• WHAT YOU ARE ASKED TO DO:
A copy is needed of each line in the records that has the word "where".

[Recorded data]
++++++++++++++++++++

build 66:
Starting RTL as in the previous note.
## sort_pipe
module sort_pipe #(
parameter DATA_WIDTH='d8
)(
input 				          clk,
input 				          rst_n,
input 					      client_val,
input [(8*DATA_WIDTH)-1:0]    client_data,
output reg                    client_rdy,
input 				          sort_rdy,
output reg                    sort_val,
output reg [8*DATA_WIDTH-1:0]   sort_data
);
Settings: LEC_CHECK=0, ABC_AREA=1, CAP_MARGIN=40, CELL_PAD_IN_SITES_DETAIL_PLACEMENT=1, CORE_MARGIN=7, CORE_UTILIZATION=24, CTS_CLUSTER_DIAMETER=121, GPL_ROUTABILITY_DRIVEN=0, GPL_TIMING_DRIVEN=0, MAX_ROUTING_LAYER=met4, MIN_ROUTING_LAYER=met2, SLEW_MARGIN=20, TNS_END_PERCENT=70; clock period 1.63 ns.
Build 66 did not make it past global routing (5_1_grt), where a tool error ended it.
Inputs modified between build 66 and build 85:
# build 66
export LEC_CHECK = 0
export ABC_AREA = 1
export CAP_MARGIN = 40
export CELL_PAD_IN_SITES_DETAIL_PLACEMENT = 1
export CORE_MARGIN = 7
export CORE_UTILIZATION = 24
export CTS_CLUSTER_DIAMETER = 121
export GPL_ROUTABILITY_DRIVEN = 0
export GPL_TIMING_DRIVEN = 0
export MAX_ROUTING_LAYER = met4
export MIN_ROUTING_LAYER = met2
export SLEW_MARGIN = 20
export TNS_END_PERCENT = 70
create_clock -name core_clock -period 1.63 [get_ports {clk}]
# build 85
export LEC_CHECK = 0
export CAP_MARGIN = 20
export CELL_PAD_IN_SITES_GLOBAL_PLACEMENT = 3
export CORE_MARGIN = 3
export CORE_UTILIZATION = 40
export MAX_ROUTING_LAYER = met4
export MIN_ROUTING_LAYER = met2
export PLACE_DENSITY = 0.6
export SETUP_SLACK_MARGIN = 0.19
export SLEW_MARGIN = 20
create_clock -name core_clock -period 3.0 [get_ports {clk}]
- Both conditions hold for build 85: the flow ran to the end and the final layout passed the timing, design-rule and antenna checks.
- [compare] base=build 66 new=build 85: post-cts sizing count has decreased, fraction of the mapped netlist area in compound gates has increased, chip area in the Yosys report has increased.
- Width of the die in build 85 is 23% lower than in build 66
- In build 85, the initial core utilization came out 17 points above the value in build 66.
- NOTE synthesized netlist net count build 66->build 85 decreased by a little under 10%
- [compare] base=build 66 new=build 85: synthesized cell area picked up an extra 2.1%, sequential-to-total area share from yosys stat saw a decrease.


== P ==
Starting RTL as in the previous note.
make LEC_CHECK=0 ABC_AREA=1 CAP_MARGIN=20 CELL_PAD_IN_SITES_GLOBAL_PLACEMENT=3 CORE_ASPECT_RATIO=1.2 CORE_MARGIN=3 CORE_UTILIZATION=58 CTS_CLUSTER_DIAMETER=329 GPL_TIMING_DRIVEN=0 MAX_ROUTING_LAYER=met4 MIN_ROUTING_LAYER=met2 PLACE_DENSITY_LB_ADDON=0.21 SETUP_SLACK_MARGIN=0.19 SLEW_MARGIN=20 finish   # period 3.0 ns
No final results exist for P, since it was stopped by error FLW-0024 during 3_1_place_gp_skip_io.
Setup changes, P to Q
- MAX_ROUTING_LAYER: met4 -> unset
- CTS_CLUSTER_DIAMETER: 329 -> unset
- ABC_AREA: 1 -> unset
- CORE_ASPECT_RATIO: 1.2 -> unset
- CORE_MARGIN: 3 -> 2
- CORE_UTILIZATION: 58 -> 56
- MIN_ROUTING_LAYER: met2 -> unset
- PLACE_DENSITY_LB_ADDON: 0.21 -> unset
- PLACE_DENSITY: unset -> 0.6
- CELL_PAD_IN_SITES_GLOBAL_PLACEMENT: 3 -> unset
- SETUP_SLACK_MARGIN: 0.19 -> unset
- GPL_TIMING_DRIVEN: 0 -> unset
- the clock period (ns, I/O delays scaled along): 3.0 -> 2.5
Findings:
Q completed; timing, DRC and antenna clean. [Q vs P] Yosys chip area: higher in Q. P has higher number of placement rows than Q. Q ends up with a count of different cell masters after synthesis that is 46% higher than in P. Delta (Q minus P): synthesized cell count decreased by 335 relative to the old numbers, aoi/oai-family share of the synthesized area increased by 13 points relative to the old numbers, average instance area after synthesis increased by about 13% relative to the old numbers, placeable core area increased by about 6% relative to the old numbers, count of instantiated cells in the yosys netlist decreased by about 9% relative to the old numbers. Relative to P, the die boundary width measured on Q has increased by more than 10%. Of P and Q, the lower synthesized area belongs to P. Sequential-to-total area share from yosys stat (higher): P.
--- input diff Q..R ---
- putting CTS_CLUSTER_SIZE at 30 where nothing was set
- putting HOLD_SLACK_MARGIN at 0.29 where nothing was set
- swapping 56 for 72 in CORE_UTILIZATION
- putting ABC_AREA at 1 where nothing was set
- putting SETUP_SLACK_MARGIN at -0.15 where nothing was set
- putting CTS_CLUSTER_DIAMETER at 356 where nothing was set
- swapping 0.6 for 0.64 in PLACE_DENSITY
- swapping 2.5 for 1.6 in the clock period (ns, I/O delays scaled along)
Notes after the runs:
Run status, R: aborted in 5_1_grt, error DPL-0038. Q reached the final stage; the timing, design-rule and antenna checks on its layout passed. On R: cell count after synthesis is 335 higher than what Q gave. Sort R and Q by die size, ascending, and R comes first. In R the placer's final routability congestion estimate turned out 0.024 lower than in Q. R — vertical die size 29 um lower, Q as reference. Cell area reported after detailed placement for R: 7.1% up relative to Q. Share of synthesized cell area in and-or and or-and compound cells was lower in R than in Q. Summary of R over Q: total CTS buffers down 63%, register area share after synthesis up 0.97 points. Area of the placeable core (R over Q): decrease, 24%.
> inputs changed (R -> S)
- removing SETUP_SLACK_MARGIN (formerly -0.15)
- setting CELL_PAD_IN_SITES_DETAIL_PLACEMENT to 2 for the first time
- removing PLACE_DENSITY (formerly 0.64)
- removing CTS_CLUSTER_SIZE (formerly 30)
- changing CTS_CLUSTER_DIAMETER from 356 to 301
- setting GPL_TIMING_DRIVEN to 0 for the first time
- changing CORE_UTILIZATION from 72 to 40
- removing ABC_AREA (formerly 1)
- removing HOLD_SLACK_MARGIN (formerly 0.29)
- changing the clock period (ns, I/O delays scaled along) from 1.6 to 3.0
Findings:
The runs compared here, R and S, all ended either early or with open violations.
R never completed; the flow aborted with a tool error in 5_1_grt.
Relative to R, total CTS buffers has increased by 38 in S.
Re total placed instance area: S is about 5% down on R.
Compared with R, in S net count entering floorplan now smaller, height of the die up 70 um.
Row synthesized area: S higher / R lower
Design alu, start of the top module:
module alu #(
    parameter INST_W = 4,
    parameter INT_W  = 6,
    parameter FRAC_W = 10,
    parameter DATA_W = INT_W + FRAC_W
)(
    input                      i_clk,
    input                      i_rst_n,
    input                      i_in_valid,
    output                     o_busy,
    input         [INST_W-1:0] i_inst,
    input  signed [DATA_W-1:0] i_data_a,
    input  signed [DATA_W-1:0] i_data_b,
    output                     o_out_valid,
    output        [DATA_W-1:0] o_data
);
clock: 6.33 ns
lec_check: 0
abc_area: 1
cap_margin: 20
cell_pad_in_sites_global_placement: 0
core_margin: 2
core_utilization: 70
cts_cluster_diameter: 269
cts_cluster_size: 65
max_routing_layer: met4
min_routing_layer: met1
place_density_lb_addon: 0.16
setup_slack_margin: -0.43
slew_margin: 5
tns_end_percent: 75
run.sh (not shown) runs the stock make flow with config.mk's settings and CLKGATE_MAP_FILE=.
The baseline did not get past global routing.
Then changed:
==> flow/config.mk (replaced) <==
export PLATFORM = sky130hd
export DESIGN_NAME = alu
export DESIGN_NICKNAME = alu
export VERILOG_FILES = /design/flow/design.v
export SDC_FILE = /design/flow/constraint.sdc
export NUM_CORES = 4
export LEC_CHECK = 0
export CAP_MARGIN = 20
export CORE_MARGIN = 2
export CORE_UTILIZATION = 72
export PLACE_DENSITY_LB_ADDON = 0.0
export SETUP_SLACK_MARGIN = 2.28
export SLEW_MARGIN = 20
==> flow/constraint.sdc (replaced) <==
create_clock -name core_clock -period 7.73 [get_ports {i_clk}]
set_input_delay 1.5460 -clock core_clock [delete_from_list [all_inputs] [get_ports {i_clk}]]
set_output_delay 1.5460 -clock core_clock [all_outputs]
set_load 0.01 [all_outputs]
Result:
- The new run stopped in global routing
- die area drops by roughly a tenth
- area after synthesis decreases by a little under a tenth
- synthesized cell count is lower by about a fifth

---

== run A ==
The RTL this note starts from:
==> flow/design.v <==
module alu #(
    parameter INST_W = 4,
    parameter INT_W  = 6,
    parameter FRAC_W = 10,
    parameter DATA_W = INT_W + FRAC_W
)(
    input                      i_clk,
    input                      i_rst_n,
    input                      i_in_valid,
    output                     o_busy,
    input         [INST_W-1:0] i_inst,
    input  signed [DATA_W-1:0] i_data_a,
    input  signed [DATA_W-1:0] i_data_b,
    output                     o_out_valid,
    output        [DATA_W-1:0] o_data
);
    localparam ADD = 4'b0000,
	       	   SUB = 4'b0001,
	           MUL = 4'b0010,
	           ACC = 4'b0011,
	           SOFTPLUS = 4'b0100,
	       	   XOR = 4'b0101,
	       	   RS = 4'b0110,
	           LR = 4'b0111,
	           CNTZERO = 4'b1000,
	           RMATCH = 4'b1001,
			   DIV3 = 16'b0101_0101_0101_0101,  
			   DIV9 = 16'b0001_1100_0111_0001,
			   BUSY = 1;
	reg signed [DATA_W-1:0] i_data_a_R;
	reg signed [DATA_W-1:0] i_data_b_R;
	reg signed [DATA_W-1:0] o_data_R;
	reg		   [DATA_W-1:0] o_data_lock;
	reg	       [INST_W-1:0]	op;
	reg		   				o_busy_R;
	reg						valid_R;
	reg					    valid_lock;
	reg	signed [31:0]       mul_o;
	reg						mul_busy;
	reg						mul_valid;
	reg						mem_rst;
	reg						acc_valid;
	reg signed [DATA_W:0] add_ext1;
	reg signed [DATA_W:0] sub_ext1;
	reg signed [DATA_W*2-1:0] tmp;
	reg mul_cnt;
	reg 	   [3:0] idx;
	reg signed [DATA_W+3:0] acc_mem[15:0];
	reg signed [DATA_W+3:0] acc_tmp;
	reg 	   [DATA_W-1:0] tmp_lr;
	reg		   [4:0] zcnt;
	reg					fnd;
	reg 	   [DATA_W-4:0] match4;
	integer i;
	integer k;
	assign o_data = o_data_lock;
	assign o_busy = o_busy_R;
	assign o_out_valid = valid_lock;
	function automatic [DATA_W-1:0] rnd32_sat16;
		input [DATA_W*2-1:0] x;
		reg carry;
		reg [DATA_W*2-FRAC_W+1:0] round;		
		begin
			carry = x[FRAC_W-1];
			round = $signed({x[DATA_W*2-1], x[(DATA_W*2-1)-:22]}) + carry;
			rnd32_sat16 = (round[(DATA_W*2-FRAC_W)-:8] == {8{1'b0}} || round[(DATA_W*2-FRAC_W)-:8] == {8{1'b1}})? round[0+:16]: {round[DATA_W*2-FRAC_W], {15{!round[DATA_W*2-FRAC_W]}}};
		end	
	endfunction
	function automatic [DATA_W-1:0] rnd32_sat16_sh4;
		input [DATA_W*2-1:0] x;
		reg carry;
		reg [DATA_W*2-FRAC_W:0] round;
		reg [DATA_W*2-1:0] shift;		
		begin
			shift = x >> 6;
			carry = shift[FRAC_W-1];
			round = $signed({shift[DATA_W*2-1], shift[(DATA_W*2-1)-:22]}) + carry;
			rnd32_sat16_sh4 = (round[(DATA_W*2-FRAC_W)-:8] == {8{1'b0}} || round[(DATA_W*2-FRAC_W)-:8] == {8{1'b1}})? round[0+:16]: {round[DATA_W*2-FRAC_W], {15{!round[DATA_W*2-FRAC_W]}}};
		end	
	endfunction
	function automatic [DATA_W-1:0] sat_ext1;
		input [DATA_W:0] ext1;
		begin
			sat_ext1 = (ext1[DATA_W:DATA_W-1] == 2'b00 || ext1[DATA_W:DATA_W-1] == 2'b11)? ext1[DATA_W-1:0]: {ext1[DATA_W], {15{!ext1[DATA_W]}}};
		end
	endfunction
	function automatic [DATA_W-1:0] softplus;
		input signed [DATA_W-1:0] x;
		reg signed [DATA_W*2-1:0] sf_tmp;
		begin
			if(x >= 2048) begin
				softplus = x;
			end else if((x >= 0) && (x < 2048)) begin
				sf_tmp = $signed($signed({{x[DATA_W-1]}, x[0+:14], {1'b0}}) + 2048) * DIV3;
				softplus = rnd32_sat16_sh4(sf_tmp);
			end else if((x >= -1024) && (x < 0)) begin
				sf_tmp = $signed(x + 2048) * DIV3;
				softplus = rnd32_sat16_sh4(sf_tmp);
			end else if((x >= -2048) && (x < -1024)) begin
				sf_tmp = $signed($signed({{x[DATA_W-1]}, x[0+:14], {1'b0}}) + 5120) * DIV9;
				softplus = rnd32_sat16_sh4(sf_tmp);
			end else if((x >= -3072) && (x < -2048)) begin
				sf_tmp = $signed(x + 3072) * DIV9;
				softplus = rnd32_sat16_sh4(sf_tmp);
			end else if(x < -3072) begin
				softplus = 0;
			end else begin
				softplus = 0;
			end
		end
	endfunction
	always@(*) begin
		add_ext1 = 0;
		sub_ext1 = 0;
		mul_o = 0;
		acc_tmp = 0;
		zcnt = 0;
		match4 = 0;
		i = 0;
		case(op)
			ADD: begin
				add_ext1 = {i_data_a_R[DATA_W-1], i_data_a_R} + {i_data_b_R[DATA_W-1], i_data_b_R};
				o_data_R = sat_ext1(add_ext1);
			end
			SUB: begin
				sub_ext1 = {i_data_a_R[DATA_W-1], i_data_a_R} - {i_data_b_R[DATA_W-1], i_data_b_R};
				o_data_R = sat_ext1(sub_ext1);
			end
			MUL: begin
				mul_o = i_data_a_R * i_data_b_R;
				o_data_R = rnd32_sat16(mul_o);
			end
			ACC: begin 			
				acc_tmp = {{1'b0}, acc_mem[idx]} + {{4{i_data_b_R[DATA_W-1]}}, i_data_b_R};
				o_data_R = (acc_tmp[(DATA_W+3)-:5] == {5{1'b0}} || acc_tmp[(DATA_W+3)-:5] == {5{1'b1}})? acc_tmp[(DATA_W-1)-:16]: {acc_tmp[DATA_W+3], {15{!acc_tmp[DATA_W+3]}}};
			end
			SOFTPLUS: o_data_R = softplus(i_data_a_R);
			XOR: o_data_R = i_data_a_R ^ i_data_b_R;
			RS: o_data_R = i_data_a_R >>> i_data_b_R;
			LR: o_data_R = (i_data_a_R >> (DATA_W - i_data_b_R)) ^ (i_data_a_R << i_data_b_R);
			CNTZERO: begin
				zcnt = 0;
				for(i = 0; i < DATA_W; i = i + 1) begin
					if(i_data_a_R[i] && 1) zcnt = ((DATA_W-1) - i);
				end
				o_data_R = {{11{1'b0}}, zcnt};
			end
			RMATCH: begin
				for(i = 0; i <= DATA_W-4; i = i + 1) begin
					match4[i] = (i_data_a_R[i+:4] == i_data_b_R[(DATA_W-1-i)-:4]);
				end
				o_data_R = {{3{1'b0}}, match4};
			end
			default: o_data_R = 0;
		endcase
	end
	always@(*) begin
		idx = i_data_a_R[0+:4];
	end
    always@(posedge i_clk or negedge i_rst_n) begin
    	if(!i_rst_n) begin
			for(k = 0; k < 16; k = k + 1) begin
				acc_mem[k] <= 0;
			end
		end else if(op == ACC) begin
			acc_mem[idx] <= acc_mem[idx] + {{4{i_data_b_R[DATA_W-1]}}, i_data_b_R};
		end
	end
    always@(posedge i_clk or negedge i_rst_n) begin
    	if(!i_rst_n) begin
			i_data_a_R <= 0;
			i_data_b_R <= 0;
			op <= 0;		
		end else if(i_in_valid) begin
			i_data_a_R <= i_data_a;
			i_data_b_R <= i_data_b;
			op <= i_inst;
		end else begin
			i_data_a_R <= 0;
			i_data_b_R <= 0;
			op <= op;
		end           
    end
	always@(posedge i_clk or negedge i_rst_n) begin
    	if(!i_rst_n) begin
    		o_busy_R <= 0;
    	end else if(i_in_valid) begin
    		o_busy_R <= 1;
    	end else if(valid_R) begin
    		o_busy_R <= 0;
    	end else begin
    		o_busy_R <= 0;
    	end
    end
	always@(posedge i_clk or negedge i_rst_n) begin
    	if(!i_rst_n) begin
    		valid_R <= 0;
    	end else if(i_in_valid) begin
    		valid_R <= 1;
    	end else begin
    		valid_R <= 0;
    	end
    end
	always@(posedge i_clk or negedge i_rst_n) begin
    	if(!i_rst_n) begin
			o_data_lock <= 0;
		end else if(valid_R) begin
			o_data_lock <= o_data_R;
		end else begin
			o_data_lock <= 0;
		end           
    end
    always@(posedge i_clk or negedge i_rst_n) begin
    	if(!i_rst_n) begin
    		valid_lock <= 0;
    	end else if(valid_R) begin
    		valid_lock <= 1;
    	end else begin
    		valid_lock <= 0;
    	end
    end
endmodule
run A:
// cpu
module cpu(clk,reset,s,load,in,out,N,V,Z,w);
  input clk, reset, s, load;
  input [15:0] in;
  output [15:0] out;
  output N, V, Z, w;
  wire [15:0] inst_reg_out;
  Load_enabled_register #(16) instruction_register(clk, load, in, inst_reg_out);
  wire [2:0] nsel, opcode, readnum, writenum;
  wire [1:0] op, ALUop, shift;
  wire [15:0] sximm5, sximm8;
  Inst_dec instruction_decoder(inst_reg_out, nsel, opcode, op, ALUop, sximm5, sximm8, shift, readnum, writenum);
  wire [1:0] vsel;
  wire loada, loadb, asel, bsel, loadc, loads, write; 
  Controller datapath_controller(clk, s, reset, opcode, op, w, loada, loadb, loadc, loads, asel, bsel, vsel, nsel, write);
  datapath DP(.clk(clk),  
                .readnum(readnum), .vsel(vsel), .loada(loada), .loadb(loadb),   
                .shift(shift), .asel(asel), .bsel(bsel), .ALUop(ALUop), .loadc(loadc), .loads(loads), .sximm5(sximm5),  
                .writenum(writenum), .write(write), .sximm8(sximm8), .mdata(16'b0), .PC(8'b0),  
                .status({V, N, Z}), .datapath_out(out)  
              );
endmodule
For scale: about 200 flip-flops, ~10000 um2 of cells after synthesis.
==> flow/config.mk <==
export PLATFORM = sky130hd
export DESIGN_NAME = cpu
export DESIGN_NICKNAME = cpu
export VERILOG_FILES = /design/flow/design.v
export SDC_FILE = /design/flow/constraint.sdc
export NUM_CORES = 4
export LEC_CHECK = 0
export ABC_AREA = 1
export CAP_MARGIN = 20
export CORE_MARGIN = 2
export CORE_UTILIZATION = 63
export CTS_CLUSTER_SIZE = 93
export SLEW_MARGIN = 20
==> flow/constraint.sdc <==
create_clock -name core_clock -period 4.09 [get_ports {clk}]
set_input_delay 0.8180 -clock core_clock [delete_from_list [all_inputs] [get_ports {clk}]]
set_output_delay 0.8180 -clock core_clock [all_outputs]
set_load 0.01 [all_outputs]
run.sh (not shown) runs the stock make flow with config.mk's settings and CLKGATE_MAP_FILE=.
Edits applied to the flow inputs when going from run A to run B:
# run A
export LEC_CHECK = 0
export ABC_AREA = 1
export CAP_MARGIN = 20
export CORE_MARGIN = 2
export CORE_UTILIZATION = 63
export CTS_CLUSTER_SIZE = 93
export SLEW_MARGIN = 20
create_clock -name core_clock -period 4.09 [get_ports {clk}]
# run B
export LEC_CHECK = 0
export CAP_MARGIN = 20
export CORE_MARGIN = 2
export CORE_UTILIZATION = 40
export SLEW_MARGIN = 20
create_clock -name core_clock -period 5.73 [get_ports {clk}]
Results
[run B] number of clock buffers in the layout rose 1 relative to run A. NOTE: die height in run B exceeds that of run A. Of run B and run A, the run reporting the higher sequential share of layout area was run B. Run B vs. run A: first-iteration DRC count dropped 201; final worst slack climbed 0.74 ns; met2 layer usage reported by global route dropped 18 points; power share of the combinational group barely changed. On number of cells in the yosys synthesis report: run B sits below run A.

++++++++++++++++++++

• YOUR SOLUTION:
Build 66 did not make it past global routing (5_1_grt), where a tool error ended it.
- putting CTS_CLUSTER_SIZE at 30 where nothing was set
- putting HOLD_SLACK_MARGIN at 0.29 where nothing was set
- putting ABC_AREA at 1 where nothing was set
- putting SETUP_SLACK_MARGIN at -0.15 where nothing was set
- putting CTS_CLUSTER_DIAMETER at 356 where nothing was set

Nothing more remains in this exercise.